Regulation Of Plasma Membrane Properties in Excitable Cells by Wnt Signaling

Excitable cells produce, amplify, and propagate electrical signals. In the nervous system, these cells carry the information that allows multicellular organisms to coordinate a range of sensory and motor functions, from producing simple escape responses to orchestrating sophisticated learning and cognitive behaviors. This project investigates fundamental molecular and cellular properties of neurons regulated by Wnt signaling, a highly conserved cellular signaling pathway that regulates animal embryonic development but is also present in the mature central nervous system (where its function is still poorly understood).

Preliminary data suggests that Wnt signaling in adults enables nerve cells to better synchronize their activity, a necessary step for proper information processing, memory formation, and cognition. Using a novel and systematic approach combining fluorescence imaging, electrophysiology, biochemistry, and molecular biology, this project will elucidate exactly how Wnt signaling regulates adult neuronal properties.

This knowledge will further scientific understanding about how anatomically static neural circuits can adjust the responses of their cellular components to adaptively respond to changes in incoming stimuli. In addition, this project will offer training opportunities for students from underrepresented and disadvantaged communities in modern neuroscience techniques, and to participate in career development and networking events that will bolster their abilities to pursue careers in science and technology.

The principal investigator will also carry out a number of activities that will contribute to generating a more diverse, equitable, and inclusive environment at the sponsoring institution, and in his own field of research.

Wnt signaling is a highly conserved signal transduction pathway that regulates embryonic development of metazoans and is also present in the mature central nervous system of mammals, where its function is poorly understood.
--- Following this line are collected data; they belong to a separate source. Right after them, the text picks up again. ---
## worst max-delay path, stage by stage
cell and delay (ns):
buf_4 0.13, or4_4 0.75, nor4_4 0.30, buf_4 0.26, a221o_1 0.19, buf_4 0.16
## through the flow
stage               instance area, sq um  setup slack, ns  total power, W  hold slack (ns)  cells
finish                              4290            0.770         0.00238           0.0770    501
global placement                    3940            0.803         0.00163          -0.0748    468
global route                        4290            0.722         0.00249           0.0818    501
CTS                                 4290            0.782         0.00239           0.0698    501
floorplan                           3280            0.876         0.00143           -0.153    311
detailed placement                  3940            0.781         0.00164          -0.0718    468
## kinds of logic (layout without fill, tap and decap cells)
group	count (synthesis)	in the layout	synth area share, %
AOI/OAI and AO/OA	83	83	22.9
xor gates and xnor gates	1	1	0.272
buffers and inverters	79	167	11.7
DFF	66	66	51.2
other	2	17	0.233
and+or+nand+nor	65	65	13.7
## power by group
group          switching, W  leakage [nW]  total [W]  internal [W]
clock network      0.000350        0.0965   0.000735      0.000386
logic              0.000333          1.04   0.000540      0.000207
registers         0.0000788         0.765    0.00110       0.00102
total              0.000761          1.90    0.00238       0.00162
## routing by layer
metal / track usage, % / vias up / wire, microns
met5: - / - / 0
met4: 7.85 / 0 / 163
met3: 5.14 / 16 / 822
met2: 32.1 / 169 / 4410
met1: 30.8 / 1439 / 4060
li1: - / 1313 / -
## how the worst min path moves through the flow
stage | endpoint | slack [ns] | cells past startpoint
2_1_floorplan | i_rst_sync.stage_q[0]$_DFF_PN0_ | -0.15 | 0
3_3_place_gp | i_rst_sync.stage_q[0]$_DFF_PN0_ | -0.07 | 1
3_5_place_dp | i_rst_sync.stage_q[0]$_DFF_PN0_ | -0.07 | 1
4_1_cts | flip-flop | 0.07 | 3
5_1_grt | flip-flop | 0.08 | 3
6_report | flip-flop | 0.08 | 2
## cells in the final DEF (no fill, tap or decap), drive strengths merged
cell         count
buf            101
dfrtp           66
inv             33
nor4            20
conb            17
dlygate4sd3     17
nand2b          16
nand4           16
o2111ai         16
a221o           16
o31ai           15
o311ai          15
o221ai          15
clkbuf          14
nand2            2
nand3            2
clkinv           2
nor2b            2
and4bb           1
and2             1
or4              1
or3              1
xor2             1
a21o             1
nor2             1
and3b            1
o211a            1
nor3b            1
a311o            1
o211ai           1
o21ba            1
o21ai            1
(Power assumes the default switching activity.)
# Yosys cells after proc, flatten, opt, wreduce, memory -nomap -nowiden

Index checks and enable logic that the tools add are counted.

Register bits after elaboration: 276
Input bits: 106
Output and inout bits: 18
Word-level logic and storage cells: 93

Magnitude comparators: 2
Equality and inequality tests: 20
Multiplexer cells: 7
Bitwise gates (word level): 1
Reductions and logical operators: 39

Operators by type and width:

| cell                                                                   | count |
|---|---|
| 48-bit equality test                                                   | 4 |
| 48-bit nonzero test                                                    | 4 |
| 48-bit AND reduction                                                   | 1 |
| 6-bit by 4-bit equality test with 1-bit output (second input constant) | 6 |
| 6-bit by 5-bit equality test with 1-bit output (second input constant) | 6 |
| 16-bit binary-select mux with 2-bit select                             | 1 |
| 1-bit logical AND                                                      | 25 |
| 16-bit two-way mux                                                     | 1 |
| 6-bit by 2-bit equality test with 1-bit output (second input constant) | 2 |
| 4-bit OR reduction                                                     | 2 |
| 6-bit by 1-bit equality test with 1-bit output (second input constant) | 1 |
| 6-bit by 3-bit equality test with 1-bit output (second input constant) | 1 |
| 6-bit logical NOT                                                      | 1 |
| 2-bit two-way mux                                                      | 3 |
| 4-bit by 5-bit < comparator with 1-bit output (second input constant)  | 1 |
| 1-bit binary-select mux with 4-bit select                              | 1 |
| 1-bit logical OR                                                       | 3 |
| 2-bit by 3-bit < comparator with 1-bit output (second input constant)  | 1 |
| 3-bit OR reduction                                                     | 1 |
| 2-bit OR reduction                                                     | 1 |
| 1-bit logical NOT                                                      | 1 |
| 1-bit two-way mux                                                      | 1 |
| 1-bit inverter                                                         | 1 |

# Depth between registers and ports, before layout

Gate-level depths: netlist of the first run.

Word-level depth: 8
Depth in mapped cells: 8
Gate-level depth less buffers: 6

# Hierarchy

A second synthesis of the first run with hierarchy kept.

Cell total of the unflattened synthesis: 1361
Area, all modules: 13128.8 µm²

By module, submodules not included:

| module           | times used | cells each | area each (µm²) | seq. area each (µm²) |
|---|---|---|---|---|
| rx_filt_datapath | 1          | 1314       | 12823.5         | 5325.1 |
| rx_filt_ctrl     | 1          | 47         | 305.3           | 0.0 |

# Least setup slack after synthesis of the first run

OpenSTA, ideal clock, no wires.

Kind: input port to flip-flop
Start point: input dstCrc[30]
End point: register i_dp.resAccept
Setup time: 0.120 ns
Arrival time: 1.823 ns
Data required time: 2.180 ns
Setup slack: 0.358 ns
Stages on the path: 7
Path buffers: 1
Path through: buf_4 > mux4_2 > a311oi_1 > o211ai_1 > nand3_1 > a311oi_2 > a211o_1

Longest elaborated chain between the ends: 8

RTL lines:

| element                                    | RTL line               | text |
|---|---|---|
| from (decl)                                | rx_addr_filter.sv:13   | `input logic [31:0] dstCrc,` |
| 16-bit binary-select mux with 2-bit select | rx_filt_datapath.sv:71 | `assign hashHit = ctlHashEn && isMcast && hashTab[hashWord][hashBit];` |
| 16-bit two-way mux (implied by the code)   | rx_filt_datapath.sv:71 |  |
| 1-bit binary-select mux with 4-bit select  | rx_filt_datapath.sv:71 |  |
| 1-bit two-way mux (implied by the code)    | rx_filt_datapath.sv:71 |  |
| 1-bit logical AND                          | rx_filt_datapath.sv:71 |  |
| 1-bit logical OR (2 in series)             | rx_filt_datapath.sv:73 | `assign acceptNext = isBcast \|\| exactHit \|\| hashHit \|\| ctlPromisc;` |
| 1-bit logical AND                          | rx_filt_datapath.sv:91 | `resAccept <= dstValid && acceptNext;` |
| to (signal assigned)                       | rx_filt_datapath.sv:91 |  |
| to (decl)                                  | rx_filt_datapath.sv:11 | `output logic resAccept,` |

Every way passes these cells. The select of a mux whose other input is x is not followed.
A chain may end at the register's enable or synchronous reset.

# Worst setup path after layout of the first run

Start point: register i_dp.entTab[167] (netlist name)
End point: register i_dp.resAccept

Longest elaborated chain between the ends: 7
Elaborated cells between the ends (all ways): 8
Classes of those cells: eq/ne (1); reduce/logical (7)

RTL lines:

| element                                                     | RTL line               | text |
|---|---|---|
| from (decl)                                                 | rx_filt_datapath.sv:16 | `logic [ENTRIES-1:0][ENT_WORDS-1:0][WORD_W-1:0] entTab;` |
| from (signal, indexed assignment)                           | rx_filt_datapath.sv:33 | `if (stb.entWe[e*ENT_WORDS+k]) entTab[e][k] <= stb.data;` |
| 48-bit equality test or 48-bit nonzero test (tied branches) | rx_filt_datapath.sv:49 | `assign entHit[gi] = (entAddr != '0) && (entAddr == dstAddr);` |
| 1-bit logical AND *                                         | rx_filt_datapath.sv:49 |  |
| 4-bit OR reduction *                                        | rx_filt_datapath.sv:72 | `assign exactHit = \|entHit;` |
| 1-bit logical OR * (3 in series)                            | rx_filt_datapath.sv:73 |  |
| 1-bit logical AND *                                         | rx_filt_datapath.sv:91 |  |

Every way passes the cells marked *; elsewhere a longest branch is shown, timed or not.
We have described a novel non-canonical Wnt signaling cascade that regulates trafficking of NMDA-type glutamate receptors (NMDARs) affecting synaptic plasticity, a cellular and molecular model of memory formation.

Our most recent studies show that Wnt signaling in addition alters two key intrinsic properties of neurons: the resting membrane potential and the preferred resonant frequency that gives rise to coordinated oscillatory behaviors in cellular circuits. In a logical extension of our previous work, this project examines Wnt regulation of key plasma membrane ionic channels that shape cellular resonance and the metabolism of membrane lipids involved in such regulation.

We hypothesize that Wnt signaling modulates intrinsic properties of cell membranes via modulation of the metabolism of plasma membrane lipids and key ion channels that underlie cellular resonance. We will: 1) identify the ion channels regulated by Wnt signaling that are involved in modulating intrinsic properties of neurons, and 2) establish whether Wnt signaling regulates distribution and availability of plasma membrane phospholipids that determine biophysical properties of membrane ion channel activities.

The new information produced by this project is expected to lead to a greater understanding of how neural circuits adaptively regulate the properties of their constituent cells to help organisms cope with the constantly changing world around them.

This award reflects NSF's statutory mission and has been deemed worthy of support through evaluation using the Foundation's intellectual merit and broader impacts review criteria.